Les organes artificiels ou développés en laboratoire apparaissent comme l’espoir de la médecine pour raccourcir les lignes de transplantation. E si un organe pouvait être créé à l’intérieur du corps, exactement à la place de celui qui a été extirpé ? Une étude de l’université d’Édimbourg, en Écosse, alimente cette possibilité.
Les responsables de la recherche, dont les résultats ont été récemment publiés dans Nature, ont fait développer un thymus à l’intérieur d’une souris. Le thymus, il faut le rappeler, est un organe lymphatique situé près du cœur. Sa fonction est de produire des lymphocytes T, des cellules qui aident l’organisme à lutter contre les agents envahissants tels que les virus et les bactéries.

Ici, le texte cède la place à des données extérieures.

### src/rtl/led_serial_frame_encoder_core_macros.svh
// assertion macros for the serial led frame encoder
`ifndef LED_SERIAL_FRAME_ENCODER_CORE_MACROS_SVH
`define LED_SERIAL_FRAME_ENCODER_CORE_MACROS_SVH

`ifndef SYNTHESIS
`define LSFE_ASSERT_IMPLY(label, clk, rst_n, ante, cons) \
  label: assert property (@(posedge clk) disable iff (!rst_n) (ante) |-> (cons)) \
    else $error("lsfe assertion failed");
`define LSFE_ASSERT_NEXT(label, clk, rst_n, ante, cons) \
  label: assert property (@(posedge clk) disable iff (!rst_n) (ante) |=> (cons)) \
    else $error("lsfe assertion failed");
`else
`define LSFE_ASSERT_IMPLY(label, clk, rst_n, ante, cons)
`define LSFE_ASSERT_NEXT(label, clk, rst_n, ante, cons)
`endif

`endif

### src/rtl/lsfe_pkg.sv
// shared types, constants and helpers of the serial led frame encoder
`timescale 1ns / 1ps
package lsfe_pkg;

  localparam int CNT_W = 17;

  localparam logic [CNT_W-1:0] MAX_PIXELS   = 17'd65536;
  localparam logic [7:0]       HDR_XOR      = 8'h55;
  localparam logic [7:0]       EXT_FORBID   = 8'h41;
  localparam logic [7:0]       EXT_REPL     = 8'haa;
  localparam logic [7:0]       CHR_UP_A     = 8'h41;
  localparam logic [7:0]       CHR_LO_W     = 8'h77;
  localparam logic [7:0]       CHR_UP_B     = 8'h42;
  localparam logic [7:0]       CHR_LO_B     = 8'h62;
  localparam logic [7:0]       MOD_BASE     = 8'd255;

  // register indexes
  localparam logic [2:0] REG_LED_COUNT   = 3'd0;
  localparam logic [2:0] REG_WHITE_EN    = 3'd1;
  localparam logic [2:0] REG_WHITE_LIMIT = 3'd2;
  localparam logic [2:0] REG_WHITE_RED   = 3'd3;
  localparam logic [2:0] REG_WHITE_GREEN = 3'd4;
  localparam logic [2:0] REG_WHITE_BLUE  = 3'd5;

  typedef struct packed {
    logic [7:0] red;
    logic [7:0] green;
    logic [7:0] blue;
  } in_t;

  typedef struct packed {
    logic [7:0] out_byte;
    logic       frame_end;
  } out_t;

  // one classified pixel waiting for the byte sequencer
  typedef struct packed {
    in_t         pix;
    logic        first;
    logic        last;
    logic        wcal;
    logic [15:0] hdr_cnt;
  } q_entry_t;

  typedef struct packed {
    logic full;
    logic empty;
  } q_stat_t;

  typedef struct packed {
    logic sums_zero;
  } bk_stat_t;

  // mod-255 add of two bytes, each operand at most 255
  function automatic logic [7:0] mod255_add(logic [7:0] a, logic [7:0] b);
    logic [8:0] s;
    s = {1'b0, a} + {1'b0, b};
    if (s >= {1'b0, MOD_BASE}) s = s - {1'b0, MOD_BASE};
    if (s >= {1'b0, MOD_BASE}) s = s - {1'b0, MOD_BASE};
    return s[7:0];
  endfunction

endpackage

### src/rtl/lsfe_front.sv
// front end: accepts pixels, tracks frame position, classifies each pixel
`timescale 1ns / 1ps
module lsfe_front import lsfe_pkg::*; (
  input  logic             clk,
  input  logic             rst_n,
  input  logic             in_valid,
  input  in_t              in_data,
  output logic             in_stall,
  input  logic [CNT_W-1:0] led_count,
  input  logic             white_en,
  input  q_stat_t          q_stat,
  output logic             push,
  output q_entry_t         push_entry
);

  logic [CNT_W-1:0] pix_idx_r;
  logic [CNT_W-1:0] pix_idx_nxt;
  logic [CNT_W-1:0] eff_cnt;
  logic [CNT_W-1:0] cnt_m1;
  logic [CNT_W:0]   idx_inc;
  logic             last;

  // zero count behaves as one, anything above the max saturates
  always_comb begin
    if (led_count == '0) begin
      eff_cnt = CNT_W'(1);
    end else if (led_count > MAX_PIXELS) begin
      eff_cnt = MAX_PIXELS;
    end else begin
      eff_cnt = led_count;
    end
  end

  assign cnt_m1  = eff_cnt - CNT_W'(1);
  assign idx_inc = {1'b0, pix_idx_r} + (CNT_W+1)'(1);
  assign last    = idx_inc >= {1'b0, eff_cnt};

  assign in_stall = q_stat.full;
  assign push     = in_valid && !q_stat.full;

  always_comb begin
    push_entry.pix     = in_data;
    push_entry.first   = (pix_idx_r == '0);
    push_entry.last    = last;
    push_entry.wcal    = white_en;
    push_entry.hdr_cnt = cnt_m1[15:0];
  end

  assign pix_idx_nxt = last ? '0 : idx_inc[CNT_W-1:0];

  always_ff @(posedge clk) begin
    if (!rst_n) begin
      pix_idx_r <= '0;
    end else if (push) begin
      pix_idx_r <= pix_idx_nxt;
    end
  end

endmodule

### src/rtl/lsfe_queue.sv
// two-entry queue between the front end and the byte sequencer
`timescale 1ns / 1ps
module lsfe_queue import lsfe_pkg::*; (
  input  logic     clk,
  input  logic     rst_n,
  input  logic     push,
  input  q_entry_t push_entry,
  input  logic     pop,
  output q_entry_t head,
  output q_stat_t  q_stat
);

  q_entry_t   mem_r [2];
  logic       wr_ptr_r;
  logic       rd_ptr_r;
  logic [1:0] cnt_r;

  assign head         = mem_r[rd_ptr_r];
  assign q_stat.full  = (cnt_r == 2'd2);
  assign q_stat.empty = (cnt_r == 2'd0);

  always_ff @(posedge clk) begin
    if (push) begin
      mem_r[wr_ptr_r] <= push_entry;
    end
  end

  always_ff @(posedge clk) begin
    if (!rst_n) begin
      wr_ptr_r <= 1'b0;
      rd_ptr_r <= 1'b0;
      cnt_r    <= 2'd0;
    end else begin
      if (push) wr_ptr_r <= !wr_ptr_r;
      if (pop)  rd_ptr_r <= !rd_ptr_r;
      unique case ({push, pop})
        2'b10:   cnt_r <= cnt_r + 2'd1;
        2'b01:   cnt_r <= cnt_r - 2'd1;
        default: cnt_r <= cnt_r;
      endcase
    end
  end

endmodule

### src/rtl/lsfe_back.sv
// byte sequencer: header, pixel bytes, white trailer, checksums, output register
`timescale 1ns / 1ps
module lsfe_back import lsfe_pkg::*; (
  input  logic       clk,
  input  logic       rst_n,
  input  q_entry_t   head,
  input  q_stat_t    q_stat,
  output logic       pop,
  input  logic [7:0] white_limit,
  input  logic [7:0] white_red,
  input  logic [7:0] white_green,
  input  logic [7:0] white_blue,
  output logic       out_valid,
  output out_t       out_data,
  input  logic       out_stall,
  output bk_stat_t   bk_stat
);

  typedef enum logic [1:0] {
    PH_HDR,
    PH_PIX,
    PH_WHT,
    PH_CHK
  } phase_t;

  phase_t     phase_r;
  phase_t     phase_nxt;
  logic [2:0] idx_r;
  logic [2:0] idx_nxt;
  logic       busy_r;
  logic       busy_nxt;
  logic [7:0] sum_one_r;
  logic [7:0] sum_two_r;
  logic [7:0] sum_pos_r;
  logic [7:0] pos_r;
  logic       out_valid_r;
  out_t       out_data_r;

  phase_t     cur_phase;
  logic [2:0] cur_idx;
  logic       room;
  logic       fire;
  logic       closing;
  logic [7:0] cur_byte;
  logic       is_payload;
  logic [7:0] hi;
  logic [7:0] lo;
  logic [7:0] one_nxt;

  assign hi = head.hdr_cnt[15:8];
  assign lo = head.hdr_cnt[7:0];

  // a fresh item starts with the header only on the first pixel of a frame
  assign cur_phase = busy_r ? phase_r : (head.first ? PH_HDR : PH_PIX);
  assign cur_idx   = busy_r ? idx_r : 3'd0;

  assign room    = !out_valid_r || !out_stall;
  assign fire    = !q_stat.empty && room;
  assign closing = (cur_phase == PH_CHK) && (cur_idx == 3'd2);

  always_comb begin
    cur_byte   = '0;
    is_payload = 1'b0;
    unique case (cur_phase)
      PH_HDR: begin
        unique case (cur_idx)
          3'd0:    cur_byte = CHR_UP_A;
          3'd1:    cur_byte = CHR_LO_W;
          3'd2:    cur_byte = head.wcal ? CHR_UP_B : CHR_LO_B;
          3'd3:    cur_byte = hi;
          3'd4:    cur_byte = lo;
          default: cur_byte = hi ^ lo ^ HDR_XOR;
        endcase
      end
      PH_PIX: begin
        is_payload = 1'b1;
        unique case (cur_idx[2:1])
          2'd0:    cur_byte = head.pix.red;
          2'd1:    cur_byte = head.pix.green;
          default: cur_byte = head.pix.blue;
        endcase
      end
      PH_WHT: begin
        is_payload = 1'b1;
        unique case (cur_idx[1:0])
          2'd0:    cur_byte = white_limit;
          2'd1:    cur_byte = white_red;
          2'd2:    cur_byte = white_green;
          default: cur_byte = white_blue;
        endcase
      end
      default: begin
        unique case (cur_idx[1:0])
          2'd0:    cur_byte = sum_one_r;
          2'd1:    cur_byte = sum_two_r;
          default: cur_byte = (sum_pos_r == EXT_FORBID) ? EXT_REPL : sum_pos_r;
        endcase
      end
    endcase
  end

  assign one_nxt = mod255_add(sum_one_r, cur_byte);

  always_comb begin
    pop = 1'b0;
    if (fire) begin
      if (cur_phase == PH_PIX && cur_idx == 3'd5 && !head.last) pop = 1'b1;
      if (closing) pop = 1'b1;
    end
  end

  // next phase, byte index and busy flag after the current byte
  always_comb begin
    phase_nxt = cur_phase;
    idx_nxt   = cur_idx + 3'd1;
    busy_nxt  = 1'b1;
    unique case (cur_phase)
      PH_HDR: begin
        if (cur_idx == 3'd5) begin
          phase_nxt = PH_PIX;
          idx_nxt   = '0;
        end
      end
      PH_PIX: begin
        if (cur_idx == 3'd5) begin
          idx_nxt = '0;
          if (!head.last) begin
            busy_nxt = 1'b0;
          end else if (head.wcal) begin
            phase_nxt = PH_WHT;
          end else begin
            phase_nxt = PH_CHK;
          end
        end
      end
      PH_WHT: begin
        if (cur_idx == 3'd3) begin
          phase_nxt = PH_CHK;
          idx_nxt   = '0;
        end
      end
      default: begin
        if (cur_idx == 3'd2) begin
          busy_nxt = 1'b0;
          idx_nxt  = '0;
        end
      end
    endcase
  end

  always_ff @(posedge clk) begin
    if (!rst_n) begin
      phase_r     <= PH_HDR;
      idx_r       <= '0;
      busy_r      <= 1'b0;
      sum_one_r   <= '0;
      sum_two_r   <= '0;
      sum_pos_r   <= '0;
      pos_r       <= '0;
      out_valid_r <= 1'b0;
      out_data_r  <= '0;
    end else begin
      if (room) out_valid_r <= fire;
      if (fire) begin
        out_data_r.out_byte  <= cur_byte;
        out_data_r.frame_end <= closing;
        phase_r              <= phase_nxt;
        idx_r                <= idx_nxt;
        busy_r               <= busy_nxt;

        if (is_payload) begin
          sum_pos_r <= mod255_add(sum_pos_r, cur_byte ^ pos_r);
          pos_r     <= pos_r + 8'd1;
          sum_one_r <= one_nxt;
          sum_two_r <= mod255_add(sum_two_r, one_nxt);
        end else if (closing) begin
          // frame closed: sums and position start over
          sum_one_r <= '0;
          sum_two_r <= '0;
          sum_pos_r <= '0;
          pos_r     <= '0;
        end
      end
    end
  end

  assign out_valid         = out_valid_r;
  assign out_data          = out_data_r;
  assign bk_stat.sums_zero = (sum_one_r == '0) && (sum_two_r == '0) &&
                             (sum_pos_r == '0) && (pos_r == '0);

endmodule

Pour ce faire, les scientifiques ont prélevé des cellules sur un embryon de souris et les ont “reprogrammées” génétiquement de sorte qu’une fois implantées dans le corps d’une souris adulte, elles commencent à se transformer en cellules du thymus.
Même le plus optimiste des chercheurs de l’équipe ne s’attendait probablement pas à un résultat positif aussi rapidement : les cellules se sont développées au point de former un thymus complet et fonctionnel, c’est-à-dire un producteur de lymphocytes T.

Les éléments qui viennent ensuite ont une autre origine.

**src/hdl/lpr_pkg.sv**
```systemverilog
`timescale 1ns / 1ps

package lpr_pkg;

  localparam int MAX_FRAMES  = 8;
  localparam int PAGE_BITS   = 16;
  localparam int CFG_W       = 4;
  localparam int COUNT_W     = 32;
  localparam int FRAME_CNT_W = $clog2(MAX_FRAMES + 1);
  localparam int CFG_RESET   = 8;

  typedef logic [PAGE_BITS-1:0] page_t;

  // one frame of the recency chain
  typedef struct packed {
    logic  valid;
    page_t page;
  } lpr_entry_t;

  // per-cycle control broadcast to every cell
  typedef struct packed {
    logic step;
    logic clear;
    logic hit_any;
  } lpr_ctl_t;

  localparam lpr_entry_t EMPTY_ENTRY = '{valid: 1'b0, page: '0};

endpackage

```
**src/hdl/lru_page_replacement.sv**
```systemverilog
`timescale 1ns / 1ps
// LRU page replacement over up to MAX_FRAMES frames.
// Input channel: page_i with in_valid_i / in_stall_o; a word is taken at a
// clock edge with in_valid_i high and in_stall_o low. Each word is one page
// reference.
// Output channel: fault_o, victim_valid_o, victim_page_o, fault_total_o with
// out_valid_o / out_stall_i; one result word per reference.
// The result is registered and shown in the cycle after the reference is
// taken. Throughput is one reference per cycle while the receiver does not
// stall, set by the compare-and-shift along the chain of frame cells.
// When the receiver stalls, the result word holds and in_stall_o rises, so
// at most one result is ever waiting. frames_in_use_i is written when
// cfg_we_i is high; the user must do so only while the block is idle, and
// the block does not enforce it. Each write empties every frame and keeps
// the fault count. Reset empties all frames, clears the fault count and
// sets the frame count to eight. Zero acts as one, above MAX_FRAMES as max.
module lru_page_replacement (
  input  logic                          clk_i,
  input  logic                          rst_ni,
  input  logic                          cfg_we_i,
  input  logic [lpr_pkg::CFG_W-1:0]     frames_in_use_i,
  input  logic                          in_valid_i,
  output logic                          in_stall_o,
  input  logic [lpr_pkg::PAGE_BITS-1:0] page_i,
  output logic                          out_valid_o,
  input  logic                          out_stall_i,
  output logic                          fault_o,
  output logic                          victim_valid_o,
  output logic [lpr_pkg::PAGE_BITS-1:0] victim_page_o,
  output logic [lpr_pkg::COUNT_W-1:0]   fault_total_o
);

  logic [lpr_pkg::CFG_W-1:0]       frames_q;
  logic [lpr_pkg::FRAME_CNT_W-1:0] n_act;
  logic [lpr_pkg::COUNT_W-1:0]     cnt_q, cnt_d;
  logic                            out_valid_q;
  logic                            fault_q, vv_q;
  lpr_pkg::page_t                  vp_q;
  logic                            accept;
  lpr_pkg::lpr_ctl_t               ctl;

  lpr_pkg::lpr_entry_t entries [lpr_pkg::MAX_FRAMES];
  logic [lpr_pkg::MAX_FRAMES:0] seen;

  assign in_stall_o = out_valid_q & out_stall_i;
  assign accept     = in_valid_i & ~in_stall_o;

  always_comb begin
    if (frames_q == '0) begin
      n_act = lpr_pkg::FRAME_CNT_W'(1);
    end else if (32'(frames_q) > 32'(lpr_pkg::MAX_FRAMES)) begin
      n_act = lpr_pkg::FRAME_CNT_W'(lpr_pkg::MAX_FRAMES);
    end else begin
      n_act = lpr_pkg::FRAME_CNT_W'(frames_q);
    end
  end

  assign seen[0]     = 1'b0;
  assign ctl.step    = accept;
  assign ctl.clear   = cfg_we_i;
  assign ctl.hit_any = seen[lpr_pkg::MAX_FRAMES];

  for (genvar i = 0; i < lpr_pkg::MAX_FRAMES; i++) begin : g_cell
    lpr_pkg::lpr_entry_t upper;
    if (i == lpr_pkg::MAX_FRAMES - 1) begin : g_last
      assign upper = lpr_pkg::EMPTY_ENTRY;
    end else begin : g_mid
      assign upper = entries[i+1];
    end
    lpr_cell u_cell (
      .clk_i      (clk_i),
      .rst_ni     (rst_ni),
      .ctl_i      (ctl),
      .active_i   (lpr_pkg::FRAME_CNT_W'(i) < n_act),
      .is_top_i   (lpr_pkg::FRAME_CNT_W'(i + 1) == n_act),
      .ref_page_i (page_i),
      .upper_i    (upper),
      .seen_i     (seen[i]),
      .entry_o    (entries[i]),
      .seen_o     (seen[i+1])
    );
  end

  always_comb begin
    cnt_d = cnt_q;
    if (accept && !ctl.hit_any && (cnt_q != '1)) begin
      cnt_d = cnt_q + lpr_pkg::COUNT_W'(1);
    end
  end

  always_ff @(posedge clk_i or negedge rst_ni) begin
    if (!rst_ni) begin
      frames_q    <= lpr_pkg::CFG_W'(lpr_pkg::CFG_RESET);
      cnt_q       <= '0;
      out_valid_q <= 1'b0;
    end else begin
      if (cfg_we_i) begin
        frames_q <= frames_in_use_i;
      end
      cnt_q <= cnt_d;
      if (accept) begin
        out_valid_q <= 1'b1;
      end else if (!out_stall_i) begin
        out_valid_q <= 1'b0;
      end
    end
  end

  // victim is always the least recent frame
  always_ff @(posedge clk_i) begin
    if (accept) begin
      fault_q <= ~ctl.hit_any;
      vv_q    <= ~ctl.hit_any & entries[0].valid;
      vp_q    <= (~ctl.hit_any & entries[0].valid) ? entries[0].page : '0;
    end
  end

  assign out_valid_o    = out_valid_q;
  assign fault_o        = fault_q;
  assign victim_valid_o = vv_q;
  assign victim_page_o  = vp_q;
  assign fault_total_o  = cnt_q;

endmodule

```
**src/hdl/lpr_cell.sv**
```systemverilog
`timescale 1ns / 1ps

module lpr_cell (
  input  logic                clk_i,
  input  logic                rst_ni,
  input  lpr_pkg::lpr_ctl_t   ctl_i,
  input  logic                active_i,
  input  logic                is_top_i,
  input  lpr_pkg::page_t      ref_page_i,
  input  lpr_pkg::lpr_entry_t upper_i,
  input  logic                seen_i,
  output lpr_pkg::lpr_entry_t entry_o,
  output logic                seen_o
);

  logic           valid_q, valid_d;
  lpr_pkg::page_t page_q, page_d;
  logic           match;
  logic           shift;

  assign match  = active_i & valid_q & (page_q == ref_page_i);
  // hit at or below this position, handed on to the next cell up
  assign seen_o = seen_i | match;
  // on a miss the whole active chain moves down by one
  assign shift  = active_i & (~ctl_i.hit_any | seen_o);

  always_comb begin
    valid_d = valid_q;
    page_d  = page_q;
    if (ctl_i.clear) begin
      valid_d = 1'b0;
    end else if (ctl_i.step && shift) begin
      if (is_top_i) begin
        valid_d = 1'b1;
        page_d  = ref_page_i;
      end else begin
        valid_d = upper_i.valid;
        page_d  = upper_i.page;
      end
    end
  end

  always_ff @(posedge clk_i or negedge rst_ni) begin
    if (!rst_ni) begin
      valid_q <= 1'b0;
    end else begin
      valid_q <= valid_d;
    end
  end

  always_ff @(posedge clk_i) begin
    page_q <= page_d;
  end

  assign entry_o = '{valid: valid_q, page: page_q};

endmodule

```
`config.mk`:
```
export PLATFORM = sky130hd
export DESIGN_NAME = pau_divider
export DESIGN_NICKNAME = d
export VERILOG_FILES = /design/src/pau_pkg.sv /design/src/pau_divider.sv
export SDC_FILE = /design/constraint.sdc
export NUM_CORES = 1
export LEC_CHECK = 0
export ABC_CLOCK_PERIOD_IN_PS = 14800
export BUFFER_PORTS_ARGS = -buffer_cell sky130_fd_sc_hd__buf_2
export CORE_MARGIN = 5
export CORE_UTILIZATION = 40
export DETAILED_ROUTE_END_ITERATION = 12
export GPL_TIMING_DRIVEN = 0
export PLACE_DENSITY_LB_ADDON = 0.1
export RECOVER_POWER = 25
export SETUP_SLACK_MARGIN = 0.15
export SYNTH_ARGS = -nofsm -noshare
export SYNTH_HDL_FRONTEND = slang
export SYNTH_SLANG_ARGS = --single-unit
```
`constraint.sdc`:
```
create_clock -name clk -period 14.8 [get_ports clk]
set_input_delay 0.74 -clock clk [delete_from_list [all_inputs] [get_ports clk]]
set_output_delay 0.74 -clock clk [all_outputs]
set_load 0.01 [all_outputs]
```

La recherche peut aider à créer des traitements efficaces pour les enfants nés avec un thymus défectueux ou les personnes âgées qui ont perdu des fonctions organiques en raison de leur âge, par exemple.
Plus intéressante est la possibilité que l’étude ouvre les portes au remplacement d’organes malades plus critiques tels que le foie, les reins et le pancréas. À cet égard, les chercheurs sont pleins d’espoir mais extrêmement prudents.

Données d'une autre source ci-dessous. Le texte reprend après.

**config.mk**
```make
export PLATFORM = sky130hd
export DESIGN_NAME = dual_reader_fifo
export DESIGN_NICKNAME = d
export VERILOG_FILES = /design/src/rtl/core/drf_pkg.sv /design/src/rtl/core/dual_reader_fifo.sv /design/src/rtl/core/drf_ram.sv /design/src/rtl/core/drf_ctrl.sv /design/src/rtl/core/drf_dp.sv
export SDC_FILE = /design/constraint.sdc
export NUM_CORES = 1
export LEC_CHECK = 0
export ABC_CLOCK_PERIOD_IN_PS = 7150
export BUFFER_PORTS_ARGS = -buffer_cell sky130_fd_sc_hd__buf_4
export CELL_PAD_IN_SITES_DETAIL_PLACEMENT = 0
export CELL_PAD_IN_SITES_GLOBAL_PLACEMENT = 1
export CORE_AREA = 2 2 372 374
export DETAILED_ROUTE_END_ITERATION = 12
export DIE_AREA = 0 0 374 376
export PLACE_DENSITY_LB_ADDON = 0.08
export SLEW_MARGIN = 5
export SYNTH_ARGS = -nofsm -noshare
export SYNTH_HDL_FRONTEND = slang
export SYNTH_SLANG_ARGS = --single-unit
```
**constraint.sdc**
```tcl
create_clock -name clk -period 7.15 [get_ports clk]
set_input_delay 1.0725 -clock clk [delete_from_list [all_inputs] [get_ports clk]]
set_output_delay 1.0725 -clock clk [all_outputs]
set_load 0.02 [all_outputs]
```
==> config.mk <==
export PLATFORM = sky130hd
export DESIGN_NAME = byte_deque_with_key_removal
export DESIGN_NICKNAME = d
export VERILOG_FILES = /design/src/hdl/bdq_pkg.sv /design/src/hdl/bdq_ctrl.sv /design/src/hdl/bdq_dp.sv /design/src/hdl/byte_deque_with_key_removal.sv
export SDC_FILE = /design/constraint.sdc
export NUM_CORES = 1
export LEC_CHECK = 0
export BUFFER_PORTS_ARGS = -buffer_cell sky130_fd_sc_hd__buf_2
export CAP_MARGIN = 15
export CORE_ASPECT_RATIO = 0.5
export CORE_MARGIN = 10
export CORE_UTILIZATION = 55
export DETAILED_ROUTE_END_ITERATION = 7
export PLACE_DENSITY = 0.75
export SYNTH_ARGS = -nofsm -noshare
export SYNTH_HDL_FRONTEND = slang
export SYNTH_SLANG_ARGS = --single-unit
==> constraint.sdc <==
create_clock -name clock -period 2.5 [get_ports clock]
set_input_delay 0.5 -clock clock [delete_from_list [all_inputs] [get_ports clock]]
set_output_delay 0.5 -clock clock [all_outputs]
set_load 0.005 [all_outputs]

D’abord parce que le thymus est beaucoup plus simple que les organes mentionnés. Ensuite parce que la recherche, jusqu’à présent, s’est limitée à l’organisme des souris. En outre, il est nécessaire d’étudier les implications à long terme. Les scientifiques ne savent toujours pas, par exemple, si les cellules de l’organe peuvent continuer à se multiplier au point de faciliter l’apparition de tumeurs.
Quoi qu’il en soit, pour une recherche qui fait ses premiers pas, c’est vraiment un bon début.